§ **EXERCISE DIRECTIONS**
Where a line holds the word "select", copy it from the records.

Start of Block

## config.mk

```make
export PLATFORM = sky130hd
export DESIGN_NAME = pwm_capture
export DESIGN_NICKNAME = d
export VERILOG_FILES = /design/src/rtl/pwm_capture_pkg.sv /design/src/rtl/pwm_edge_sync.sv /design/src/rtl/pwm_capture.sv
export SDC_FILE = /design/constraint.sdc
export NUM_CORES = 1
export LEC_CHECK = 0
export CAP_MARGIN = 30
export CORE_UTILIZATION = 40
export CTS_CLUSTER_DIAMETER = 200
export CTS_CLUSTER_SIZE = 28
export DETAILED_ROUTE_END_ITERATION = 7
export HOLD_SLACK_MARGIN = 0.06
export PLACE_DENSITY = 0.58
export SLEW_MARGIN = 30
export SYNTH_ARGS = -nofsm -noshare
export SYNTH_HDL_FRONTEND = slang
export SYNTH_HIERARCHICAL = 1
export SYNTH_SLANG_ARGS = --single-unit
```

## constraint.sdc

```tcl
create_clock -name clk -period 4 [get_ports clk]
set_clock_uncertainty 0.2 [all_clocks]
set_input_delay 0.6 -clock clk [delete_from_list [all_inputs] [get_ports clk]]
set_output_delay 0.6 -clock clk [all_outputs]
set_load 0.005 [all_outputs]
```

## src/rtl/pwm_capture_pkg.sv

```systemverilog
// Shared definitions for the PWM capture block and the generator side of the link:
// FSM state encodings and the default counter width.
package pwm_capture_pkg;

  localparam int PWM_CW = 9;

  typedef enum logic [1:0] {
    ST_IDLE = 2'd0,
    ST_HIGH = 2'd1,
    ST_LOW  = 2'd2
  } pwm_state_t;

endpackage

```

## src/rtl/pwm_edge_sync.sv

```systemverilog
// Two-flop synchroniser plus a delay flop for an asynchronous level input.
// Produces the synchronised level and single-cycle rise/fall strobes.
module pwm_edge_sync (
  input  logic clk,
  input  logic rst,
  input  logic d_in,
  output logic lvl,
  output logic rise,
  output logic fall
);

  logic s1_reg;
  logic s2_reg;
  logic s3_reg;

  always_ff @(posedge clk or posedge rst) begin
    if (rst) begin
      s1_reg <= 1'b0;
      s2_reg <= 1'b0;
      s3_reg <= 1'b0;
    end else begin
      s1_reg <= d_in;
      s2_reg <= s1_reg;
      s3_reg <= s2_reg;
    end
  end

  assign lvl  = s2_reg;
  assign rise = s2_reg & ~s3_reg;
  assign fall = ~s2_reg & s3_reg;

endmodule

```

## src/rtl/pwm_capture.sv

```systemverilog
// Measures high time and rise-to-rise period of an incoming PWM signal in clk cycles,
// reporting once per complete period and flagging a stuck (0 % / 100 %) input.
module pwm_capture
  import pwm_capture_pkg::*;
#(
  parameter int CW = PWM_CW
) (
  input  logic          clk,
  input  logic          rst,
  input  logic          en,
  input  logic          pwm_in,
  output logic [CW-1:0] width_out,
  output logic [CW-1:0] period_out,
  output logic          duty_valid,
  output logic          stuck,
  output logic          stuck_lvl
);

  localparam logic [CW-1:0] CNT_MAX = '1;
  localparam logic [CW-1:0] CNT_ONE = CW'(1);

  logic          lvl;
  logic          rise;
  logic          fall;
  pwm_state_t    state_reg;
  logic [CW-1:0] hcnt_reg;
  logic [CW-1:0] pcnt_reg;
  logic [CW-1:0] hcnt_inc;
  logic [CW-1:0] pcnt_inc;
  logic          pcnt_sat;

  pwm_edge_sync u_sync (
    .clk  (clk),
    .rst  (rst),
    .d_in (pwm_in),
    .lvl  (lvl),
    .rise (rise),
    .fall (fall)
  );

  // Saturating increments; pcnt_sat marks the update that would reach the ceiling.
  assign hcnt_inc = (hcnt_reg == CNT_MAX) ? CNT_MAX : hcnt_reg + CNT_ONE;
  assign pcnt_inc = (pcnt_reg == CNT_MAX) ? CNT_MAX : pcnt_reg + CNT_ONE;
  assign pcnt_sat = (pcnt_inc == CNT_MAX);

  always_ff @(posedge clk or posedge rst) begin
    if (rst) begin
      state_reg  <= ST_IDLE;
      hcnt_reg   <= '0;
      pcnt_reg   <= '0;
      width_out  <= '0;
      period_out <= '0;
      duty_valid <= 1'b0;
      stuck      <= 1'b0;
      stuck_lvl  <= 1'b0;
    end else begin
      duty_valid <= 1'b0;
      if (!en) begin
        state_reg <= ST_IDLE;
        hcnt_reg  <= '0;
        pcnt_reg  <= '0;
      end else begin
        case (state_reg)
          ST_IDLE: begin
            // The first rise only opens a period; nothing is reported from it.
            if (rise) begin
              state_reg <= ST_HIGH;
              hcnt_reg  <= CNT_ONE;
              pcnt_reg  <= CNT_ONE;
            end else if (pcnt_reg != CNT_MAX) begin
              pcnt_reg <= pcnt_inc;
              if (pcnt_sat) begin
                stuck     <= 1'b1;
                stuck_lvl <= lvl;
              end
            end
          end
          ST_HIGH: begin
            if (pcnt_sat) begin
              state_reg <= ST_IDLE;
              hcnt_reg  <= '0;
              pcnt_reg  <= '0;
              stuck     <= 1'b1;
              stuck_lvl <= 1'b1;
            end else begin
              pcnt_reg <= pcnt_inc;
              if (fall) begin
                state_reg <= ST_LOW;
              end else begin
                hcnt_reg <= hcnt_inc;
              end
            end
          end
          ST_LOW: begin
            // Rise closes the period and opens the next; it beats saturation.
            if (rise) begin
              width_out  <= hcnt_reg;
              period_out <= pcnt_reg;
              duty_valid <= 1'b1;
              stuck      <= 1'b0;
              state_reg  <= ST_HIGH;
              hcnt_reg   <= CNT_ONE;
              pcnt_reg   <= CNT_ONE;
            end else if (pcnt_sat) begin
              state_reg <= ST_IDLE;
              hcnt_reg  <= '0;
              pcnt_reg  <= '0;
              stuck     <= 1'b1;
              stuck_lvl <= 1'b0;
            end else begin
              pcnt_reg <= pcnt_inc;
            end
          end
          default: begin
            state_reg <= ST_IDLE;
            hcnt_reg  <= '0;
            pcnt_reg  <= '0;
          end
        endcase
      end
    end
  end

endmodule

```

Word-level counts from Yosys, hierarchy flattened
Cells that the tools add are included.
Storage, ports and cells
  register bits: 44
  output and inout port bits: 21
  word-level logic and storage cells: 78
Operators by class
  $add $sub $neg: 2
  equality and inequality tests: 17
  muxes and demuxes: 37
  bitwise logic cells: 4
  reduce and logical (&&, ||, !) cells: 7
Operators with widths (number)
  2-to-1 mux 9 bit: 13
  case mux 9 bit (3 select lines): 2
  equality test 9 bit (second input constant): 3
  adder 9 x 1 -> 9 bit (second input constant): 2
  inequality test 4 bit (second input constant): 4
  2-to-1 mux 1 bit: 13
  2-to-1 mux 2 bit: 6
  inequality test 2 bit (second input constant): 6
  inequality test 9 bit (second input constant): 1
  AND reduction 3 bit: 3
  AND reduction 8 bit: 1
  case mux 1 bit (3 select lines): 2
  case mux 2 bit (3 select lines): 1
  AND reduction 4 bit: 1
  inequality test 3 bit (second input constant): 1
  nonzero test 3 bit: 1
  bitwise AND 1 bit: 2
  equality test 2 x 1 -> 1 bit (second input constant): 1
  equality test 2 bit (second input constant): 1
  logical NOT 2 bit: 1
  NOT 1 bit: 2

Logic depth before layout (Yosys ltp)
Gate-level depths: netlist (run 1).
  depth after elaboration: 7
  gate-level depth with buffers: 8
  mapped depth without buffers: 6

By module
Netlist (run 1), hierarchy kept.
By module, submodules not included
  pwm_capture: instances 1, cells each 207, area each 2167.1 um2
  pwm_edge_sync: instances 1, cells each 6, area each 93.8 um2

Worst setup path before layout (run 1)
OpenSTA, ideal clock, no wires.
  path type: reg2reg
  from: reg pcnt_reg[1]
  to: reg hcnt_reg[2]
  setup time: 0.121 ns
  arrival: 1.844 ns
  data required time: 3.679 ns
  slack: 1.835 ns
  stages on the path, launching flop included: 8
  path buffers: 1
  period minus slack after synthesis: 2.165 ns
  cell sequence: dfrtp_1 ha_1 xnor2_1 nor4b_4 o2111ai_2 and2_1 buf_6 o22a_1
Between the ends
  word-level cells in the longest chain between the ends: 6
  elaborated cells on any way between the ends: 10
RTL lines
  start, declared: line pwm_capture.sv:27  | logic [CW-1:0] pcnt_reg;
  start signal, assigned: line pwm_capture.sv:71  | pcnt_reg <= pcnt_inc;
  start signal, assigned: line pwm_capture.sv:86  | pcnt_reg <= pcnt_inc;
  start signal, assigned: line pwm_capture.sv:111  | pcnt_reg <= pcnt_inc;
  adder 9 x 1 -> 9 bit / equality test 9 bit (equally long branches): line pwm_capture.sv:43  | assign pcnt_inc = (pcnt_reg == CNT_MAX) ? CNT_MAX : pcnt_reg + CNT_ONE;
  2-to-1 mux 9 bit (*): line pwm_capture.sv:43
  equality test 9 bit (*): line pwm_capture.sv:44  | assign pcnt_sat = (pcnt_inc == CNT_MAX);
  2-to-1 mux 9 bit: line pwm_capture.sv:79  | if (pcnt_sat) begin
  case mux 9 bit (3 select lines): line pwm_capture.sv:63  | case (state_reg)
  2-to-1 mux 9 bit: line pwm_capture.sv:58  | if (!en) begin
  end signal, assigned: line pwm_capture.sv:90  | hcnt_reg <= hcnt_inc;
  end, declared: line pwm_capture.sv:26  | logic [CW-1:0] hcnt_reg;
Every way passes the cells marked *; elsewhere a longest branch is shown, timed or not.
A chain may end at the register's enable or synchronous reset.

Final worst setup path (run 1)
  from: reg pcnt_reg[0]
  to: reg hcnt_reg[4]
Same word-level chain as after synthesis.

==> impl_metrics.json, run 1 <==
{
  "die_h_um": 77.18,
  "power_density_mw_per_mm2": 428.8,
  "worst-path-max-fanout": 13,
  "cts_setup_buffers": 0,
  "fp.dieW_um": 77.18,
  "drive_gt1_share_pct": 14.77,
  "cp-start-kind": "flip-flop",
  "whs_ps": 156.8,
  "finalNetCount": 248,
  "yosysUniqueCellTypes": 39,
  "hpwl_mm": 3.033,
  "setup_viol": 0,
  "power.leakage_nw": 1.265,
  "ant_nets": 0,
  "dieArea_mm2": 0.005957,
  "rsz0062_at_grt": "no",
  "maxCapViolCount": 0,
  "clock-sinks": 44,
  "timing_worst_setup_path_type": "flip-flop to flip-flop",
  "max_freq_mhz": 370.0,
  "grt_first_pass_wirelength_mm": 7.534,
  "place_worst_setup_slack_ps": 1322,
  "grt.overflow.total": 0,
  "cts-resized-gates": 0,
  "clock_latency_ps": 290,
  "synthFlopType": "dfrtp_1",
  "ys_seq_area_share_pct": 48.70,
  "hold_buffers": 0,
  "max-slew-margin-rel_pct": 61.07,
  "place_congestion": 0.8285,
  "n_fill_cell": 520,
  "period_minus_slack_ps": 2703,
  "grt_usage_pct": 15.93,
  "grt_pass1_vias": 1526,
  "grt_max_degree": 42,
  "multiInputGateArea_mm2": 0.001081,
  "synth_cells": 213,
  "core_area_mm2": 0.005473,
  "clkTransAtPathRegs_ps": 80,
  "drt_first_iter_violations": 83,
  "fin_crit_sh_pct": 67.57,
  "rows": 27,
  "crit_path_end_kind": "flip-flop",
  "postLayoutCoreUtil_pct": 49.22,
  "antenna_found_initial": 0,
  "ys_warn_count": 6,
  "status": "finished, final reports clean",
  "hp-class": "flip-flop to flip-flop",
  "syn_avg_cell_area_um2": 10.61,
  "cts_tree": "yes",
  "drt-total-wl_mm": 4.371,
  "min_path_cells": 0,
  "clk_path_buf_depth": 2,
  "num_vias": 1634,
  "final-seq-area_mm2": 0.001101,
  "htreeDepth": 2,
  "cts_made_buffers": 5,
  "synth-edff-count": 0,
  "ys_ff_latch": 44,
  "cp_data_required_time_ps": 3980,
  "io_buffers": 24,
  "rrSetupSlack_ps": 1300,
  "ir_worst_vdd_v": 0.0001898,
  "syn2layout_area_growth_pct": 19.15,
  "final_hold_viol_count": 0,
  "ys_async_sr_fraction_pct": 100.0,
  "r2r_cells": 6,
  "synth_nets": 224,
  "synthesis.area_mm2": 0.002261,
  "viasPerCell": 5.288,
  "drv_slew": 0,
  "setup_slack_ps": 1297,
  "fin_tns_setup_ps": 0,
  "boundaryPins": 25,
  "dr.pass1.iters": 4,
  "detail_route.wl_per_cell_um": 14.15,
  "diodes": 0,
  "initial_utilization_pct": 41.31,
  "max_slew.worst_pin.slew_ps": 581.7,
  "drc": 0,
  "cts_root_buf": "clkbuf_8",
  "crit_arrival_ps": 2690
}
-- power by group --
| part | internal, mW | switching [mW] |
|---|---|---|
| combinational | 0.107 | 0.141 |
| clock | 0.246 | 0.146 |
| sequential | 0.475 | 0.0398 |
| total | 0.828 | 0.327 |
-- worst max-delay path, cell delays in order, from the launching register on --
cell       delay (ps)
dfrtp_1           500
ha_1              340
xnor2_1           200
nor4b_4           370
o2111ai_2         370
and2_1            380
o22a_1            240
-- stage by stage --
step	instances	cell area, um^2	power [mW]
after floorplan	213	2261	0.7013
after global placement	302	2565	0.7700
after detailed placement	302	2565	0.7740
after CTS	309	2694	1.171
after global routing	309	2694	1.223
final	309	2694	1.155
-- cells in the final DEF, fill, tap and decap left out, types with 5 or more instances in the layout --
master,netlist,layout
nand2_1,18,18
dfrtp_1,44,44
nor2_1,10,10
ha_1,7,7
a31oi_1,10,10
inv_1,8,8
nand3_1,8,8
mux2_2,19,19
o22a_1,7,7
clkbuf_8,0,5
nand4_1,6,6
o21ai_0,13,13
clkdlybuf4s50_1,0,24
a21oi_1,9,9
-- final cells by class --
class / instances / area share, %
tap: 72 / 3.344
inverter: 8 / 1.115
clock buffer: 5 / 2.555
clock inverter: 2 / 2.229
multi-input combinational: 151 / 40.13
timing repair buffer: 27 / 9.754
sequential: 44 / 40.87
-- layer usage --
layer,share of wire [%],track usage (%)
met1,54,23.53
met2,43,23.10
met3,2.3,2.738
met4,1.0,5.849
met5,0,0
-- cells by family after synthesis --
family                   count (synthesis)  synth area share [%]
adder cells (fa/ha/maj)                  7                 3.874
AO/OA/AOI/OAI                           58                 17.43
multiplexers                            23                 11.23
AND/OR/NAND/NOR                         59                 13.72
buffers and inverters                   18                 3.486
XOR/XNOR                                 4                 1.549
flip-flops                              44                 48.70
-- synth_stat cells (2+ instances only) --
master    count  area [um^2]
xnor2_1       4        35.03
inv_1         8        30.03
mux2_2       19        214.0
and3_1        3        18.77
nand2_1      18        67.56
nand4_1       6        37.54
nand2b_1      3        18.77
a21oi_1       9        45.04
nand3_1       8        40.04
mux2i_1       4        40.04
nor2_1       10        37.54
dfrtp_1      44         1101
a21boi_0      4        30.03
a211oi_1      2        15.01
a22oi_1       2        15.01
o22ai_1       2        12.51
ha_1          7        87.58
o22a_1        7        61.31
clkbuf_1      6        22.52
o21ai_0      13        65.06
a31oi_1      10        62.56
buf_2         3        15.01
and2_1        4        25.02
nor2b_1       2        12.51
-- worst paths after layout --
check | end | startpoint
worst max-delay path | hcnt_reg[4] | pcnt_reg[0]
worst min-delay path | u_sync/lvl | u_sync/s1_reg
worst max register to register | hcnt_reg[4] | pcnt_reg[0]
worst min register to register | u_sync/lvl | u_sync/s1_reg
max in group asynchronous | state_reg[1] | rst
min in group asynchronous | u_sync/lvl | rst
Note: power is estimated with default switching activity, not from simulation.
==> run 2, diff against run 1 <==
Clock period 4 ns to 2.5 ns, I/O delays scaled along.
==> run 2 against run 1 <==
  * Global-route usage grew 0.71 points
  * Sequential share of layout area shrank 0.91 points
  * Cell area grew 2.3%
  * Sequential power grew 58%
  * Register-to-register slack lost 1100 ps
  * Clock power grew 41%
  * First-iteration DRC count grew 2.4%
  * Worst setup slack lost 1100 ps
  * Via count grew 6.6%
  * Critical endpoint is now hcnt_reg[1]
  * Largest cell class unchanged
  * Largest power group unchanged
  * Highest routed layer unchanged
==> impl_metrics.json, run 2 (synthesized netlist as in run 1, its figures left out) <==
{
  "postLayoutCoreUtil_pct": 50.34,
  "dp.cells": 309,
  "core_area_mm2": 0.005473,
  "diodes": 0,
  "period_minus_slack_ps": 2340,
  "final_common_cell": "dfrtp_1",
  "drive_gt1_share_pct": 18.55,
  "wl_met3_um": 154,
  "grt_first_pass_wirelength_mm": 7.790,
  "ant_nets": 0,
  "r2r-start": "pcnt_reg[1]",
  "drv_slew": 0,
  "final_cells": 320,
  "detail_route.wl_per_cell_um": 14.48,
  "num_vias": 1742,
  "r2r_cells": 6,
  "grt_max_degree": 42,
  "wl_met2_mm": 2.029,
  "status": "finished, final reports clean",
  "fp.dieW_um": 77.18,
  "pwr-share-clk_pct": 30.9,
  "finalNetCount": 258,
  "cp_data_required_time_ps": 2510,
  "antenna_found_initial": 0,
  "p_int_mw": 1.235,
  "slowest_delay_ps": 440,
  "worstHoldStart": "u_sync/s1_reg",
  "grt_usage_pct": 16.64,
  "dr.max_layer_used": "met4",
  "maxCapViolCount": 0,
  "setup_viol": 0,
  "cts_root_buf": "clkbuf_8",
  "grt.overflow.total": 0,
  "clock_latency_ps": 310,
  "max_slew.worst_pin.slew_ps": 517.1,
  "syn2layout_area_growth_pct": 21.86,
  "swShare_pct": 30.87,
  "die_h_um": 77.18,
  "crit_path_end_kind": "flip-flop",
  "timing_worst_setup_path_type": "flip-flop to flip-flop",
  "seqPwrFrac_pct": 45.6,
  "boundaryPins": 25,
  "dieArea_mm2": 0.005957,
  "cts_tree": "yes",
  "final_hold_viol_count": 0,
  "drc": 0,
  "worstPathCellList": "ha_1, xnor2_1, nor4b_4, o2111ai_2, and2_1, o31ai_2",
  "drt-total-wl_mm": 4.632,
  "hpwl_mm": 3.119,
  "p_sw_uw": 551.6,
  "holdPathEnd": "u_sync/lvl",
  "final_cell_mix": "44 x dfrtp_1, 24 x clkdlybuf4s50_1, 19 x mux2_2",
  "critPathTopFamily": "simple AND/OR/NAND/NOR gates",
  "clock-sinks": 44,
  "power.leakage_nw": 1.304,
  "r2r_end": "hcnt_reg[1]",
  "initial_utilization_pct": 41.31,
  "rows": 27,
  "drt_first_iter_violations": 85,
  "grt_pass1_vias": 1562,
  "crit_path_top_delay_cell": "dfrtp_1",
  "wl_met1_mm": 2.325,
  "power_density_mw_per_mm2": 648.5,
  "place_congestion": 0.8486,
  "cts_made_buffers": 5,
  "ir_worst_vdd_v": 0.0003514,
  "combPwrFrac_pct": 23.5,
  "fin_tns_setup_ps": 0,
  "io_buffers": 24,
  "crit_arrival_ps": 2360,
  "rrSetupSlack_ps": 160,
  "hp-class": "flip-flop to flip-flop",
  "clk_path_buf_depth": 2,
  "path_buf_inv": 0,
  "viasPerCell": 5.444,
  "htreeDepth": 2,
  "cp-start-kind": "flip-flop",
  "max-slew-margin-rel_pct": 65.53,
  "min_path_cells": 0,
  "rsz0062_at_grt": "no",
  "clkTransAtPathRegs_ps": 90,
  "dr.pass1.iters": 4,
  "worst-path-max-fanout": 7,
  "fin_crit_sh_pct": 93.61,
  "max_freq_mhz": 427.3
}
## run 2: cell types whose count changed in the layout (fill, tap and decap cells not counted)
cell,change
a311o_1,-1
a311o_2,+1
buf_4,+9
bufinv_16,-1
clkinv_2,+1
clkinvlp_4,+1
dlygate4sd3_1,+1
## run 2: final cells by class
class / count / area (um^2)
fillers: 509 / 2718
multi-input cells: 151 / 1082
clock inverters: 3 / 42.54
inverters: 8 / 30.03
clock buffers: 5 / 68.82
repair buffers: 37 / 340.3
well taps: 72 / 90.09
flip-flops and latches: 44 / 1101
## run 2: how the worst max path moves through the flow
stage                   to         from  slack (ps)  depth (start not counted)
2_1_floorplan  hcnt_reg[7]  pcnt_reg[1]         330                          7
3_3_place_gp   hcnt_reg[4]           en         140                          6
3_5_place_dp   hcnt_reg[4]  pcnt_reg[1]         120                          6
4_1_cts        hcnt_reg[6]  pcnt_reg[1]         120                          6
5_1_grt        hcnt_reg[1]  pcnt_reg[1]          40                          6
6_report       hcnt_reg[1]  pcnt_reg[1]         160                          6
## run 2: power by group through the flow
stage	Combinational [mW]	Sequential [mW]	Clock, mW
after floorplan	0.307	0.815	0
after global placement	0.415	0.828	0
after detailed placement	0.412	0.829	0
after CTS	0.422	0.816	0.566
after global routing	0.477	0.826	0.588
final	0.420	0.816	0.551
## run 2: stage by stage
| step | power [mW] | setup slack, ps | hold slack, ps | area (um^2) |
|---|---|---|---|---|
| floorplan | 1.122 | 334.5 | -71.36 | 2261 |
| global placement | 1.242 | 139.5 | 141.9 | 2618 |
| detailed placement | 1.241 | 123.4 | 143.4 | 2618 |
| CTS | 1.804 | 121.2 | 162.5 | 2739 |
| global route | 1.891 | 44.24 | 179.4 | 2755 |
| finish | 1.787 | 159.7 | 159.4 | 2755 |
## run 2: repair_timing
item	4_1_cts	5_1_grt
setup buffers	0	2
resized for setup	0	1
hold buffers	1	0
endpoints found under the hold margin	3	0
setup endpoints to repair	0	10
## run 2: per-layer routing
layer  track usage, %  up-vias
met5                0        -
met4            7.547        0
met3            3.214       10
met2            24.60       38
met1            23.41      848
li1                 -      846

End of Block

§ **FINAL ANSWER**
  case mux 9 bit (3 select lines): 2
  case mux 1 bit (3 select lines): 2
  case mux 2 bit (3 select lines): 1
  case mux 9 bit (3 select lines): line pwm_capture.sv:63  | case (state_reg)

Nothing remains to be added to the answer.